▶ [Task objective]:
Among the lines of the listing below, count those with the string "gates". Give the number and no commentary.

▶ [Available data]:
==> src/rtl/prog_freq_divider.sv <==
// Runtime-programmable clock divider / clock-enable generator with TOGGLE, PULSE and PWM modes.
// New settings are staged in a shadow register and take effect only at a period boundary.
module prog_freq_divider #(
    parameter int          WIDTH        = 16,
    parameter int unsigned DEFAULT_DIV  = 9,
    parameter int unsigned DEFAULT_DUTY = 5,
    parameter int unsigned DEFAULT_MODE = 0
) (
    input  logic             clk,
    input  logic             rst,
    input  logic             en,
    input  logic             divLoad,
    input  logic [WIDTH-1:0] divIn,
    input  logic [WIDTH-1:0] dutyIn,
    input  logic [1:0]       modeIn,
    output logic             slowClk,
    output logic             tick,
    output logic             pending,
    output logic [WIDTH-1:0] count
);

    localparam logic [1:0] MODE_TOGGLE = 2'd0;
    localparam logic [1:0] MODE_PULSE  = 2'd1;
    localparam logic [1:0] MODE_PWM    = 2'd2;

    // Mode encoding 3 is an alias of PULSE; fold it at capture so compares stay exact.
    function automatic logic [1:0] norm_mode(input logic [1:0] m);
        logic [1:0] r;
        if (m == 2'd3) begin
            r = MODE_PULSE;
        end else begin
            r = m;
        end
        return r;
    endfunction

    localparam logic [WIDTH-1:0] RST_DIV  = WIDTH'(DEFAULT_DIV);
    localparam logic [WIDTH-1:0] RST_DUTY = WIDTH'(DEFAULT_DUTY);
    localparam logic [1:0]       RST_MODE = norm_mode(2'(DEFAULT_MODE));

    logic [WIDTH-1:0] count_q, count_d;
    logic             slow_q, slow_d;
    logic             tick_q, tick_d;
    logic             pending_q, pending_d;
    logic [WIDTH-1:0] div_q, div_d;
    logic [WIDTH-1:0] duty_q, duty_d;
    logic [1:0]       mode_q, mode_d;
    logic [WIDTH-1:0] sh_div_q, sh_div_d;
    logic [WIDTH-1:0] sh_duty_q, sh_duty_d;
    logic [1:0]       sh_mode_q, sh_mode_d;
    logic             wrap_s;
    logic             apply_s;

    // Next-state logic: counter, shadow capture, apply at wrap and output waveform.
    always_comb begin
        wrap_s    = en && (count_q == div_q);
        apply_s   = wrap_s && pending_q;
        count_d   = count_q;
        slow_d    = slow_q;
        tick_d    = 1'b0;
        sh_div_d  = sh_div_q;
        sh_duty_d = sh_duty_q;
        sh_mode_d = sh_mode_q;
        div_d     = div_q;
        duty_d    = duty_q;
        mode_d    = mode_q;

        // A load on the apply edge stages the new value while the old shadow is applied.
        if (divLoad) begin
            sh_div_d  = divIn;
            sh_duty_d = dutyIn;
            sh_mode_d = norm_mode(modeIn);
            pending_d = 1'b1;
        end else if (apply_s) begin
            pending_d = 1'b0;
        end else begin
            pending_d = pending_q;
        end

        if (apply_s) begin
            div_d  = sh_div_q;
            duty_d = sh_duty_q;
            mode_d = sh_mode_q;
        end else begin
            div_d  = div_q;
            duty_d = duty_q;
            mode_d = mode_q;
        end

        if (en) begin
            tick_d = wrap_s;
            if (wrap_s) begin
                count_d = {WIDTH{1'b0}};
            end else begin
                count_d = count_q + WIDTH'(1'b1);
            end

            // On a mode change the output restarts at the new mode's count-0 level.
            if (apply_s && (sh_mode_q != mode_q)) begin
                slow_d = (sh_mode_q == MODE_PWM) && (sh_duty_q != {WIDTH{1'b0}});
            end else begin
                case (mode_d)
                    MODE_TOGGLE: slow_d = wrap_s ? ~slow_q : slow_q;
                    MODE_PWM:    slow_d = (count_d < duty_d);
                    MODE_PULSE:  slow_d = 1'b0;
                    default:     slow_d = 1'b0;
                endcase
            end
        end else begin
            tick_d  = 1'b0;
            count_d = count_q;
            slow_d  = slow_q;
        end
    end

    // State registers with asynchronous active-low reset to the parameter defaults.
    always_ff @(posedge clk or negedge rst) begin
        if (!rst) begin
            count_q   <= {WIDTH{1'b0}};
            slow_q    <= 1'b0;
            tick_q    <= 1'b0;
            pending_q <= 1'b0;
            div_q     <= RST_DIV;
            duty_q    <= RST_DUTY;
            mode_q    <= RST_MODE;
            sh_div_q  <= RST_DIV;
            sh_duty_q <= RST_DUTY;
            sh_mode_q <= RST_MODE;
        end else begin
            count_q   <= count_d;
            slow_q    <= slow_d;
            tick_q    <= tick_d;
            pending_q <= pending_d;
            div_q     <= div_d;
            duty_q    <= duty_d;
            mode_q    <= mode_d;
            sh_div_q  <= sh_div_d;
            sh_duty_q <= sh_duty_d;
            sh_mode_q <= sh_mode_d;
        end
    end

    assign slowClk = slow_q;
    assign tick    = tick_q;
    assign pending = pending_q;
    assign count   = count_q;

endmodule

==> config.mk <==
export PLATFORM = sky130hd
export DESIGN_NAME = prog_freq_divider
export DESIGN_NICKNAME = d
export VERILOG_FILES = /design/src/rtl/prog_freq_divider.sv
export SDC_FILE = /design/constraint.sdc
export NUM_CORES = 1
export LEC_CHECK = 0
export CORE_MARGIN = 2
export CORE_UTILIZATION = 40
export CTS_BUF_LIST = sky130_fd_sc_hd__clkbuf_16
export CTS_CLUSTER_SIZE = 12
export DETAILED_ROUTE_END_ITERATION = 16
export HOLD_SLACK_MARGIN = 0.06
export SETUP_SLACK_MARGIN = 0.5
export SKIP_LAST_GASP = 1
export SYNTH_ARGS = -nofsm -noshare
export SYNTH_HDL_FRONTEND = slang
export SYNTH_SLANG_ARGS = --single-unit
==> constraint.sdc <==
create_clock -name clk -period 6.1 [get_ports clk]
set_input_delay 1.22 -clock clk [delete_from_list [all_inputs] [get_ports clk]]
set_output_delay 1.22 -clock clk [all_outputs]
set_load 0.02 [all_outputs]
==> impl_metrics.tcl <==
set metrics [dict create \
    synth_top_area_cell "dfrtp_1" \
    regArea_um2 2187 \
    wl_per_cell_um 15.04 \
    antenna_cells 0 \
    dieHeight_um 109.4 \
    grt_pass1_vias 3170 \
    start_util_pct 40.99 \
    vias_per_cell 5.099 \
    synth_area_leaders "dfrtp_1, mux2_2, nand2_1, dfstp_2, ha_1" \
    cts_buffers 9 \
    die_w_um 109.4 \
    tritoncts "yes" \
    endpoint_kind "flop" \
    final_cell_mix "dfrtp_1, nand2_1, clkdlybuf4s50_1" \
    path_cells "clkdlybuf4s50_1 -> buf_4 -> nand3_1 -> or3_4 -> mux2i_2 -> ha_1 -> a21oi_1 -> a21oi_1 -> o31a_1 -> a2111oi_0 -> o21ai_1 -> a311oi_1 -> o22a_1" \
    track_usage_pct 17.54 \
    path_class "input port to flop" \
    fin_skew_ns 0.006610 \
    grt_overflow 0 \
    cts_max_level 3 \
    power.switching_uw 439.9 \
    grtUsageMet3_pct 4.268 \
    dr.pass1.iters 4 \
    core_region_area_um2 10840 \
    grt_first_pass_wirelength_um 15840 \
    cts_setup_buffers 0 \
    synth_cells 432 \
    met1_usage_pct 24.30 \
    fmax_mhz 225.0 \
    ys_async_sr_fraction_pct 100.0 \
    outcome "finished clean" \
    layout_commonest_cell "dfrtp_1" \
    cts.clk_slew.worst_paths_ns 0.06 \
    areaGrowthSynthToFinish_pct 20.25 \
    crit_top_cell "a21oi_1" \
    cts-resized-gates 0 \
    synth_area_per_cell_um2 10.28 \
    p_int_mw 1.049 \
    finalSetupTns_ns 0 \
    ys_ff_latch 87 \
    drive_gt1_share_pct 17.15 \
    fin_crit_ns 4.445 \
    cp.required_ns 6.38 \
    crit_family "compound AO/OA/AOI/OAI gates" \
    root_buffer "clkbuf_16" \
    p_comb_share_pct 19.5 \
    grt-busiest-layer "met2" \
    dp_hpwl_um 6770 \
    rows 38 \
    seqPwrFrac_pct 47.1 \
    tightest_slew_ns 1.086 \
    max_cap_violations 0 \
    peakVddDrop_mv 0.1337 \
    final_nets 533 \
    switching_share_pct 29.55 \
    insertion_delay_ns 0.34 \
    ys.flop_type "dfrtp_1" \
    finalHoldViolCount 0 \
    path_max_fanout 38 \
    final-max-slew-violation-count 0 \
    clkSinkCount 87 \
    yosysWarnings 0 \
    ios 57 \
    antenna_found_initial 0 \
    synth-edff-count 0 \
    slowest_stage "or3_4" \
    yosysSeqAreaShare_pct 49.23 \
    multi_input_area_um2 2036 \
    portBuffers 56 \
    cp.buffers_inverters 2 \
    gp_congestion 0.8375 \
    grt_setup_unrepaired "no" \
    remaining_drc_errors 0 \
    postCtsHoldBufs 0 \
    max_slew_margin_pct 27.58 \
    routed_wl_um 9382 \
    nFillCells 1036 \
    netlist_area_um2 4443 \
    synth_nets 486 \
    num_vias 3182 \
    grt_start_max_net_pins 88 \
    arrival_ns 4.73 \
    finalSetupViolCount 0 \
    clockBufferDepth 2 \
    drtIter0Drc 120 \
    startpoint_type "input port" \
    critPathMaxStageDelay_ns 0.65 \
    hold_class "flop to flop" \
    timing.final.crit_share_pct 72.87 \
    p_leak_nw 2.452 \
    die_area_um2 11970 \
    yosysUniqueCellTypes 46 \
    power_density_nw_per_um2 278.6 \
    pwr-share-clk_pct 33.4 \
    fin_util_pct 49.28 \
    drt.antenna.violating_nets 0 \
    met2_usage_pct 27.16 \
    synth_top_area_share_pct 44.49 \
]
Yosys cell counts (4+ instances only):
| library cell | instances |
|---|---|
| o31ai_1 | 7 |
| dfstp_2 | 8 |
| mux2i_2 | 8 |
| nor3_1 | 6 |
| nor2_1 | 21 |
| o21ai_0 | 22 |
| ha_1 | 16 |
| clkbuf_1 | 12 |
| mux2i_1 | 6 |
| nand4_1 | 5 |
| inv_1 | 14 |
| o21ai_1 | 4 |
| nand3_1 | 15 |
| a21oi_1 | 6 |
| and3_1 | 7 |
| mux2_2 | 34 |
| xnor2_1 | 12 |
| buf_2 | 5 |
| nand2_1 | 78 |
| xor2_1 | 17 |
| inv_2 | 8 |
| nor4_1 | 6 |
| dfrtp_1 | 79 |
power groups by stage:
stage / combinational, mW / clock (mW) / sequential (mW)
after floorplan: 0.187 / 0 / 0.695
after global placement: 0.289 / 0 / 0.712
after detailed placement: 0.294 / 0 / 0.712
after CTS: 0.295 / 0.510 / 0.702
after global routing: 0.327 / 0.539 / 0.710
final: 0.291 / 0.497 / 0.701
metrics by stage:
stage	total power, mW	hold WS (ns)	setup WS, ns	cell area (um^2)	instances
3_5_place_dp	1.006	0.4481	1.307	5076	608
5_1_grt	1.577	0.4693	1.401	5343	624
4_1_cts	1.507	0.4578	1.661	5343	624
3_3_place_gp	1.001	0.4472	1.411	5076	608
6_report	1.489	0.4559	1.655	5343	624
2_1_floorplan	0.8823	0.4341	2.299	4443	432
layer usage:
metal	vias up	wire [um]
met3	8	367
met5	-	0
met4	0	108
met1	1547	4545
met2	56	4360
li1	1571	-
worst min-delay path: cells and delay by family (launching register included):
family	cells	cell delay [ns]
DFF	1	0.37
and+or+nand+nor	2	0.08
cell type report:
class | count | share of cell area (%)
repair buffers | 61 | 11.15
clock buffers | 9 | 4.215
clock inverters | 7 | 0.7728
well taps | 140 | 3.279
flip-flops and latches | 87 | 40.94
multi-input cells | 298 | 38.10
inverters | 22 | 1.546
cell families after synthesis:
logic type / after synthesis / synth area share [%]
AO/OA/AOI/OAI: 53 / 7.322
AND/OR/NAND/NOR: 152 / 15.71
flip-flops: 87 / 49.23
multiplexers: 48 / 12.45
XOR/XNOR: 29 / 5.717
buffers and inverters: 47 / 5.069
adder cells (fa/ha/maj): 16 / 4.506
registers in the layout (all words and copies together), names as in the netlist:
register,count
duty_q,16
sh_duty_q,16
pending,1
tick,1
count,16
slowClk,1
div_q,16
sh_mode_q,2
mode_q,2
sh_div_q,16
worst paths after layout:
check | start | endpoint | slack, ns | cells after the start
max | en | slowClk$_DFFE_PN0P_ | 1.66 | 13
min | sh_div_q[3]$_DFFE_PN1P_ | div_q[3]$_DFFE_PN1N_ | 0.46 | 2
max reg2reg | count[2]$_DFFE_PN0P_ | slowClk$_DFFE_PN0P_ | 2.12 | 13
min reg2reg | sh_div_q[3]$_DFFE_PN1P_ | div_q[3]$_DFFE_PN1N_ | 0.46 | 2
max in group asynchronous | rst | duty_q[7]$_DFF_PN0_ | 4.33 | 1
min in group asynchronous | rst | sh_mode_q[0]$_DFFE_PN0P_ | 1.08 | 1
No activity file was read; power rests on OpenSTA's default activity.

---

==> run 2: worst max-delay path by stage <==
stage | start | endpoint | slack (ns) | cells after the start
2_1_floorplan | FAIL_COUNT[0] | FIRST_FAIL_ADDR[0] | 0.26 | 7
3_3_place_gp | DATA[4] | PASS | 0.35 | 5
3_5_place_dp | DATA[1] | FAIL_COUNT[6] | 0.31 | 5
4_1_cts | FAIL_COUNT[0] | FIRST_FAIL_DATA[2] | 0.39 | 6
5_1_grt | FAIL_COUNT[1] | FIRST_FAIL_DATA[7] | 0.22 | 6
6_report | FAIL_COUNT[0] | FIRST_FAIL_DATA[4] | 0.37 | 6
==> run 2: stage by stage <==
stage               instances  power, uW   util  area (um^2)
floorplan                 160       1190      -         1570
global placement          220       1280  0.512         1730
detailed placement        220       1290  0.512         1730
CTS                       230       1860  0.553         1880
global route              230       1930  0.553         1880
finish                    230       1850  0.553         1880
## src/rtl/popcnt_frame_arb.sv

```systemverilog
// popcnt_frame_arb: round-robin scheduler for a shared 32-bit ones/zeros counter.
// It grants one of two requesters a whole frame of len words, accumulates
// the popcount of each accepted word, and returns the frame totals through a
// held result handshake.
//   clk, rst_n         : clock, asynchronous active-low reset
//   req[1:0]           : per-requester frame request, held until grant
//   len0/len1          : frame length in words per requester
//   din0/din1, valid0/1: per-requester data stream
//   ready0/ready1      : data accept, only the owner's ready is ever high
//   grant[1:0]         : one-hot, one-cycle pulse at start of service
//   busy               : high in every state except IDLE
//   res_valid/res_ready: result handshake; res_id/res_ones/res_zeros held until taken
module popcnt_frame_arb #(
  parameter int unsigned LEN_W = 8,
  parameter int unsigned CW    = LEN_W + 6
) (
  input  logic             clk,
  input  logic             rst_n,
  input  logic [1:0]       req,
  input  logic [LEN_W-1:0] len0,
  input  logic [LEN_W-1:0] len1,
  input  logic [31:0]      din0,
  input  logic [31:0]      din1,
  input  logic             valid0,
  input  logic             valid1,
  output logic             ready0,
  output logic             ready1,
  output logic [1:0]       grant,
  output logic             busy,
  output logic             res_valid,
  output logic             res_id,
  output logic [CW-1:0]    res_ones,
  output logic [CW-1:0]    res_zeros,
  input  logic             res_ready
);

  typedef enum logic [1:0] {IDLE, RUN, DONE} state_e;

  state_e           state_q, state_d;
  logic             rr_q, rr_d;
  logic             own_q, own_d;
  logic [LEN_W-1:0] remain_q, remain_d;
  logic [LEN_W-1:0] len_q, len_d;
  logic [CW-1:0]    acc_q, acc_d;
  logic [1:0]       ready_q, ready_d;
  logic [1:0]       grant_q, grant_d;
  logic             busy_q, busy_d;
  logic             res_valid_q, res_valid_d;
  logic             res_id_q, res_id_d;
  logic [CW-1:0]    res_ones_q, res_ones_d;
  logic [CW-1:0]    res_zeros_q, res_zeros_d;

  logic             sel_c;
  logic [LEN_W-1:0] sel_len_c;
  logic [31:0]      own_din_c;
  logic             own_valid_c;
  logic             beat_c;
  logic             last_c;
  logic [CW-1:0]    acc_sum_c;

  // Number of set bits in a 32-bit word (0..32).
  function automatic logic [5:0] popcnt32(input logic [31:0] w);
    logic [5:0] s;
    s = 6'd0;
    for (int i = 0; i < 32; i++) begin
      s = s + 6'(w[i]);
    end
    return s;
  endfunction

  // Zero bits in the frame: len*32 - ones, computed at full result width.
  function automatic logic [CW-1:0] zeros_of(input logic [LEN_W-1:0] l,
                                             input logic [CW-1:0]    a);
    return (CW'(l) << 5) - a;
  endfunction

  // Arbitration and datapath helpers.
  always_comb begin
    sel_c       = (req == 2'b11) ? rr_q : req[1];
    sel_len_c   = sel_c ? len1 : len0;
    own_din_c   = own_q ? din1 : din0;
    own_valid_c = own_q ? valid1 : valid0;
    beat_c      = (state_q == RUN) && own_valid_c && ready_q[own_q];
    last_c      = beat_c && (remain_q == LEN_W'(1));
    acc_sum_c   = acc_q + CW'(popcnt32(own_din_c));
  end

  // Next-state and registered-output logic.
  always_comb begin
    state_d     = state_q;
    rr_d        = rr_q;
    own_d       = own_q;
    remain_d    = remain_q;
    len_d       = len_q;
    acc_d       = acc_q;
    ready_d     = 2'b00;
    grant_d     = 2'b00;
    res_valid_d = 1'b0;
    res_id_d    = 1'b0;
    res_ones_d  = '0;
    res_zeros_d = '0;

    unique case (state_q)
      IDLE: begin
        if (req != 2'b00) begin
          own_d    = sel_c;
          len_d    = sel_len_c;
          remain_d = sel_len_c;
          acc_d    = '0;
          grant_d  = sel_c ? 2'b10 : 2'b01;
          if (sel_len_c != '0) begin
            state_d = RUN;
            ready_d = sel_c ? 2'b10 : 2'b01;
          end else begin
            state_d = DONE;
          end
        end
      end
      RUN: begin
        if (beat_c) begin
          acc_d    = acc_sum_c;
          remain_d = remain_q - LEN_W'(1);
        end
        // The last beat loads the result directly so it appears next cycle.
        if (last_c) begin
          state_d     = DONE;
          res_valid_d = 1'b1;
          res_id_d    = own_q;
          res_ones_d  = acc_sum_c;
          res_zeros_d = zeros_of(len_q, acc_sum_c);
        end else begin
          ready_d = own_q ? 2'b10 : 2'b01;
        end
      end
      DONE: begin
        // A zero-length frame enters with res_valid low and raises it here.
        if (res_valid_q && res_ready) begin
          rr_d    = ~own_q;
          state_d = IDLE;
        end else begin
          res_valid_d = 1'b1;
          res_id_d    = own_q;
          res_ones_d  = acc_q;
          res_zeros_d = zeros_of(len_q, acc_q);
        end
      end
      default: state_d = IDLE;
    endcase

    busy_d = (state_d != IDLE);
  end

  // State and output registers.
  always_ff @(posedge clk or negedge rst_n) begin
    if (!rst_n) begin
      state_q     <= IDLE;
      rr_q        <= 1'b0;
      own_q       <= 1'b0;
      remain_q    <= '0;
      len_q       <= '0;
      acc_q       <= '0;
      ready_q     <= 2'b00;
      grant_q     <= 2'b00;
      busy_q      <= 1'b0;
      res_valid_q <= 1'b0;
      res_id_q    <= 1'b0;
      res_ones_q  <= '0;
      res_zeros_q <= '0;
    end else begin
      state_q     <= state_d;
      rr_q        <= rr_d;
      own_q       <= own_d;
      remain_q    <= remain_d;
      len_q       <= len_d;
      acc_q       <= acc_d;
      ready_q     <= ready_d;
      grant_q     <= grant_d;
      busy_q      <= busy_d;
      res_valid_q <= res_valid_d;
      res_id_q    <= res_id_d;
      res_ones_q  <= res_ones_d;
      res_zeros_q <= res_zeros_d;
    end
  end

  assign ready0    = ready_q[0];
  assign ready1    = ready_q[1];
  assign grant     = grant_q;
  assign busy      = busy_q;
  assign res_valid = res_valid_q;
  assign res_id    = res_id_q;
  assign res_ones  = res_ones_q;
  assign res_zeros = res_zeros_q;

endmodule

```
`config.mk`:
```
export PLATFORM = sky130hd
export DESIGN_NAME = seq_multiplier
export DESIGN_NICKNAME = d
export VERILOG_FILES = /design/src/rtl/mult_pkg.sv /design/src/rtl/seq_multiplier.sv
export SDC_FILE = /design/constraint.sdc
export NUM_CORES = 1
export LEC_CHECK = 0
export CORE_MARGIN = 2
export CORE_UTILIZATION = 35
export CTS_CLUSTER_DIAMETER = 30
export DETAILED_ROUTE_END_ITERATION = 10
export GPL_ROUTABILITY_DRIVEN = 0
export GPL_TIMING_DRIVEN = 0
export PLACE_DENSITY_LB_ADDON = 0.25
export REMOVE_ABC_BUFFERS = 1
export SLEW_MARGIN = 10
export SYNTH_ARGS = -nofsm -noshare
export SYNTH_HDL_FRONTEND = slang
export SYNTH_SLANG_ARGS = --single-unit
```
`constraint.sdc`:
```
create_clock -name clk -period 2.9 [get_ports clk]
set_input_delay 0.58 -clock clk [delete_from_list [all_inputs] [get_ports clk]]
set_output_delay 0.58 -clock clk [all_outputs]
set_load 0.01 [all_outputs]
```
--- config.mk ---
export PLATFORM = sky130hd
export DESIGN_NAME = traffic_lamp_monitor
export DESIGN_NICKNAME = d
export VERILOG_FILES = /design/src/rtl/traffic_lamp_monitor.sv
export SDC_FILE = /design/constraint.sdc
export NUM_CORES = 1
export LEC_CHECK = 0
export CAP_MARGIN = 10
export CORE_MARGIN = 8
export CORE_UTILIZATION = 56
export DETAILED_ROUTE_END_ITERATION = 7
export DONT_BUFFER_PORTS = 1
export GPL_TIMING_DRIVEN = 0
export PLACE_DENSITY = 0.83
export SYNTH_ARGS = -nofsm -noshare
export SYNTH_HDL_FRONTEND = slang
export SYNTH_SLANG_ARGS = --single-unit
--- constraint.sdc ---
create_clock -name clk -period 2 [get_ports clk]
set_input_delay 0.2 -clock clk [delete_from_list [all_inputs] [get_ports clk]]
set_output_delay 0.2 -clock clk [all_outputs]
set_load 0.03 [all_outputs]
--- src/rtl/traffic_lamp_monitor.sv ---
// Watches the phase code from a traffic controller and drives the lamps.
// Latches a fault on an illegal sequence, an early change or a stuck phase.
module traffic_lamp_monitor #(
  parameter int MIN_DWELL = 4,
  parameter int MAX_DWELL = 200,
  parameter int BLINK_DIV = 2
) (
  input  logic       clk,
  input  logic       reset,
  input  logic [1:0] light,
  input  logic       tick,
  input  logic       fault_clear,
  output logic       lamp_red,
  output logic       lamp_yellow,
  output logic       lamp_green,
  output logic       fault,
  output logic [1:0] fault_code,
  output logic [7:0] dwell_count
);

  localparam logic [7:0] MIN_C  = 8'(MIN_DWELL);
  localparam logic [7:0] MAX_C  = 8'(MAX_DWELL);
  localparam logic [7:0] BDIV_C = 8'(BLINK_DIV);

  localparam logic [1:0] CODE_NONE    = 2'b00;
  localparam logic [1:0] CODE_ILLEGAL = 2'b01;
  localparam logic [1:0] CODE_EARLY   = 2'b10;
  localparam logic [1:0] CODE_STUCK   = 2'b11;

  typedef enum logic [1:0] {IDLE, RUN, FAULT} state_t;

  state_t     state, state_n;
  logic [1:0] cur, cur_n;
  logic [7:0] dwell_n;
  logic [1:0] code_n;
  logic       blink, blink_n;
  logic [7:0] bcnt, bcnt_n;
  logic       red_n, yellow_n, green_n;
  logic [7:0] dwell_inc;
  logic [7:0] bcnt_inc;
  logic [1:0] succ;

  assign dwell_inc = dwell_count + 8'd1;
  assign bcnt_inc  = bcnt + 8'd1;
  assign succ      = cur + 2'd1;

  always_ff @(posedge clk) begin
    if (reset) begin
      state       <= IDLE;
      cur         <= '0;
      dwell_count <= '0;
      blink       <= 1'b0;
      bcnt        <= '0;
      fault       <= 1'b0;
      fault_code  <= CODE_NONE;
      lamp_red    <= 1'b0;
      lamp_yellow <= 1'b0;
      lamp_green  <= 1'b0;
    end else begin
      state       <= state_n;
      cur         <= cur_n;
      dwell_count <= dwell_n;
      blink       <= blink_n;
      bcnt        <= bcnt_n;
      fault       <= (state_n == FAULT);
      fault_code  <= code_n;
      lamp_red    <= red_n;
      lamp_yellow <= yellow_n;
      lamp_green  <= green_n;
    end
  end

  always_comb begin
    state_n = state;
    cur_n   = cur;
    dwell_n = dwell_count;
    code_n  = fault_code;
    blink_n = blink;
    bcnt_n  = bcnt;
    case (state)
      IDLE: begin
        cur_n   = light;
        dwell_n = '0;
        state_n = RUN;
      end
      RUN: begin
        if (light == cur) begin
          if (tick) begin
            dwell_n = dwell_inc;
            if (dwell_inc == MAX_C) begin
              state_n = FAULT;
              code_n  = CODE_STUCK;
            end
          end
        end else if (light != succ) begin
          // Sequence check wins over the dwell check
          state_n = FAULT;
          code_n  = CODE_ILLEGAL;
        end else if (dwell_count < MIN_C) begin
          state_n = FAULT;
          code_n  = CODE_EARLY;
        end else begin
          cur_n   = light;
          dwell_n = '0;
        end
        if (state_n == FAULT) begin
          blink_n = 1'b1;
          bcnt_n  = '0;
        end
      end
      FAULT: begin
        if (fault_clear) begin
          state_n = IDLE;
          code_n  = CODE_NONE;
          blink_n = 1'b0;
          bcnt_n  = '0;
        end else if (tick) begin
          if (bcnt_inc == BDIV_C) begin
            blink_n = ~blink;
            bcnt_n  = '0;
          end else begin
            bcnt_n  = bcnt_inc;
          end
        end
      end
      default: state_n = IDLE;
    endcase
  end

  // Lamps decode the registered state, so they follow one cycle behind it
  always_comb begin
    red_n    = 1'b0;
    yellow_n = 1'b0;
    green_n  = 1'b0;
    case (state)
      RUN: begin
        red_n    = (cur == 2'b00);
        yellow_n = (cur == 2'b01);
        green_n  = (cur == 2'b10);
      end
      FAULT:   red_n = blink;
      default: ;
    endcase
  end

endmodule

▶ [Written response]:
2